The establishment of this congenic pair also led to the cloning of the mating type locus and the pheromone genes, as well as the discovery of the MAPK pheromone sensing and response pathway controlled by the genes encoded by the MAT locus [26]. Moore and Edman also showed there was only a single mating type locus in C. neoformans [26]. This contrasts with the existence of alternate mating type loci in the same genome as seen in S. cerevisiae, which allows the budding yeast to switch mating types [20]. JEC21α later became the first Cryptococcus strain to be whole genome sequenced and extensively used in genetic manipulations to study gene function at the molecular level in this organism [27].

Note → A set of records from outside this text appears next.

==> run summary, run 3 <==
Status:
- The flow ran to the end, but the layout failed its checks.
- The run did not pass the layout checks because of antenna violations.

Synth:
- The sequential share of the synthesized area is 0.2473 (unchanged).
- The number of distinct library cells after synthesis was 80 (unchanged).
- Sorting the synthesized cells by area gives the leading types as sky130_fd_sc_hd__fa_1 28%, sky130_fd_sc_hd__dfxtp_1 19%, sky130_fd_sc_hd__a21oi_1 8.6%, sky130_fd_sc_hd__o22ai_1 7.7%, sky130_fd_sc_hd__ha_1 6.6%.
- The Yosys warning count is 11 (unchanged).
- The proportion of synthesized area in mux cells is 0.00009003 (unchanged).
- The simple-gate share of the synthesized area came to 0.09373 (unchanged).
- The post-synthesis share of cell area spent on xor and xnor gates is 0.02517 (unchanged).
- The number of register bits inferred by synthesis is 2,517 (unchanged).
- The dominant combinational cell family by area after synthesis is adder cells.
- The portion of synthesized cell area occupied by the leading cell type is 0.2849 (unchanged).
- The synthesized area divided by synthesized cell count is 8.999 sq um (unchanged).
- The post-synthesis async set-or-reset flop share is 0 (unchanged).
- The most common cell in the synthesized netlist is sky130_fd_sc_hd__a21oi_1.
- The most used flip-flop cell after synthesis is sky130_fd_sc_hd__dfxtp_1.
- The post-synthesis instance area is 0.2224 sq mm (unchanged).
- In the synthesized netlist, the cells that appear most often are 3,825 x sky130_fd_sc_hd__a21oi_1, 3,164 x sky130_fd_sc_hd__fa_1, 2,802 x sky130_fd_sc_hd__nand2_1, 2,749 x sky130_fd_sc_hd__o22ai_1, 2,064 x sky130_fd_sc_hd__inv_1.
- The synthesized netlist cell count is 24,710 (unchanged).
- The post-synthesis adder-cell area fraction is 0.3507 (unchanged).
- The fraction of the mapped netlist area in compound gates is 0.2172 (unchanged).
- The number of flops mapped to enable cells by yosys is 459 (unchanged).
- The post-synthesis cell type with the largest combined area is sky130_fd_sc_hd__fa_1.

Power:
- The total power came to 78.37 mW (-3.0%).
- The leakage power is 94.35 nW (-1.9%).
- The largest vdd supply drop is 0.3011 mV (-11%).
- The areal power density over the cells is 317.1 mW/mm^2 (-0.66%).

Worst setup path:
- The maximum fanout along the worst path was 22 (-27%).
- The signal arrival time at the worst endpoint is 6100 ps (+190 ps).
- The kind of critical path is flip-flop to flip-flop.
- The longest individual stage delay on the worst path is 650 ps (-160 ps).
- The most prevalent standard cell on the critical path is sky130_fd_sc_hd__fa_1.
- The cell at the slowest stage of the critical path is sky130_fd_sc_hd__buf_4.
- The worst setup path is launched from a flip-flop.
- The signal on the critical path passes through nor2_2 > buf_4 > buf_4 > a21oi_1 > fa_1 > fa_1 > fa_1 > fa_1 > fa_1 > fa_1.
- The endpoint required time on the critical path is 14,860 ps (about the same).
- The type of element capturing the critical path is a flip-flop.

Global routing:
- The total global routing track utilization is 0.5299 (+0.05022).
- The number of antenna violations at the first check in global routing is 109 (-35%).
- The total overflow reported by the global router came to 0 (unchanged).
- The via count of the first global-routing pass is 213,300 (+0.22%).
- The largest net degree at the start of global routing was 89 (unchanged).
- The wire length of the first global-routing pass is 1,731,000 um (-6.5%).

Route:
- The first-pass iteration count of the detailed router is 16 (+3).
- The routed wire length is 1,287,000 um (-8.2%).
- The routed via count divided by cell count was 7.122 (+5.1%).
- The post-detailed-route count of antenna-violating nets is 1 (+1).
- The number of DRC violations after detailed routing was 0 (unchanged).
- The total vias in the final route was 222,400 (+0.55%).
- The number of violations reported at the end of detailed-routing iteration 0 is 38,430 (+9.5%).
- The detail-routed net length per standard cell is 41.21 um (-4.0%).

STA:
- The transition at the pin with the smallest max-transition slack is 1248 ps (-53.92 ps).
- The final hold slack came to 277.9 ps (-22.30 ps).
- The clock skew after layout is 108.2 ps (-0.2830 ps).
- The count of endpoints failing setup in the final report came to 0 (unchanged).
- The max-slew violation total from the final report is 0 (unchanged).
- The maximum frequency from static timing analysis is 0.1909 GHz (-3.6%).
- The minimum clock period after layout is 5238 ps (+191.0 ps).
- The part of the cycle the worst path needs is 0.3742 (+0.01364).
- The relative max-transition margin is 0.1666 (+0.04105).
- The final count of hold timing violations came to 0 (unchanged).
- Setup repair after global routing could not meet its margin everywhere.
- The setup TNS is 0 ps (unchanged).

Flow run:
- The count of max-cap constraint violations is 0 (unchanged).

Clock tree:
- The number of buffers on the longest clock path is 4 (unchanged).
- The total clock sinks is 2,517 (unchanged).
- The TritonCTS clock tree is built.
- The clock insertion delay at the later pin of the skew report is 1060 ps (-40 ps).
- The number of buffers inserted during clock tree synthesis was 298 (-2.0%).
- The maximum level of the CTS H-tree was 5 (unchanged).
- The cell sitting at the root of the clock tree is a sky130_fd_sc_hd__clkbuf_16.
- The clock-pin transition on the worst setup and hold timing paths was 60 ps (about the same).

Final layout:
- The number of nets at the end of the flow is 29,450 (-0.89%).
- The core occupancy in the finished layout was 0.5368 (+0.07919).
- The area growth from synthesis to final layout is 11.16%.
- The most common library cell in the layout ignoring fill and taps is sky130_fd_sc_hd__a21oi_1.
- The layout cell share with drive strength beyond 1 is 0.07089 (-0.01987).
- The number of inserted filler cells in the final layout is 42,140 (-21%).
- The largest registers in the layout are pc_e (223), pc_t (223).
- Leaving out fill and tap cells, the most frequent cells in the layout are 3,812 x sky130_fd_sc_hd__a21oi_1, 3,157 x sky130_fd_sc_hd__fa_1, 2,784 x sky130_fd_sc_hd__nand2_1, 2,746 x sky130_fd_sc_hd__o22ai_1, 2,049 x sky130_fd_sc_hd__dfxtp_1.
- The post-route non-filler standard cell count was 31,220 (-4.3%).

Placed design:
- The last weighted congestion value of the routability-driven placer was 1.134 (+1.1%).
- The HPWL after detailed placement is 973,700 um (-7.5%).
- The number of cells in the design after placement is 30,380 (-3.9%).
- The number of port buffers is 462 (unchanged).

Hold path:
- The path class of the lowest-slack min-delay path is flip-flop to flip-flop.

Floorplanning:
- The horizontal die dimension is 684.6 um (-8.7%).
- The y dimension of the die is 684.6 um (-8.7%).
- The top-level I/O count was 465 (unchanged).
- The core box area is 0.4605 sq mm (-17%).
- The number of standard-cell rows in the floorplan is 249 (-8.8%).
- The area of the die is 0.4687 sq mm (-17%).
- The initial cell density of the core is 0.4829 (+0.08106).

4. Summary of the Current Congenic Pairs in Cryptococcus

The C. neoformans species complex is responsible for about 99% of total cryptococcosis cases globally [12], and so it is no surprise that five of the six congenic pairs have been constructed in the C. neoformans background (Table 1). After the Vancouver Island outbreak caused by C. gattii starting from 1999, hundreds of C. gattii isolates have been discovered in Canada and the VGII type is now the most frequently reported in Northwest America [28]. The heightened virulence of the Vancouver outbreak strains motivated the construction of the first VGII background congenic pair based on the sequenced strain R265 [29]. The six current Cryptococcus congenic pairs are summarized in Table 1: JEC20a/JEC21α (VNIV), KN99a/α (VNI), KN433a/α (VNIV), KN3501a/α (VNIV), XL280a/α (VNIV) and AIR265a/α (VGII).
These congenic pairs differ widely in various phenotypes, including capsule production, melanization, filamentation, mating, or their virulence in the murine models of cryptococcosis (Table 1). Congenic pairs KN99a/α and AIR265a/α are among the most aggressive strains as they kill mice around 3–4 weeks following intranasal infections or about one week following intravenous infection. Inoculum only has modest effects on the median days of survival of infected animals. XL280a/α are modestly lower in virulence than KN99a/α and AIR265a/α strains, but this pair are the most virulent among the serotype D congenic pairs including JEC20a/21α, KN3501a/α, and KN433a/α. The intranasal mouse infection model using JEC20a/21α requires high inoculum (e.g., 1 × 107) and months for mortality studies, and even then some mice can survive the infection [30,31]. Thus, the intravenous infection model that bypasses the initial lung infection is often preferred when JEC20a/21α or other serotype D congenic pairs such as KN3501a/α and KN433a/α are used. XL280a/α are far more virulent than these related serotype D pairs, and XL280a/α are used in both the intranasal and intravenous infection models [32]. Although all the serotype D congenic pairs are excellent maters, XL280a/α exhibit the most robust self-filamentation in vitro (monokaryotic fruiting or unisexual reproduction), which makes this pair an excellent model for morphogenesis investigation [33]. In contrast, JEC20a/21α are the better choice for investigation of bisexual mating due to minimal interference from unisexual reproduction.
There are still seven molecular types with no corresponding congenic pair. Construction of congenic pairs in these molecular types would provide a platform for functional comparative studies of this species complex to advance our understanding of their biology and pathogenicity.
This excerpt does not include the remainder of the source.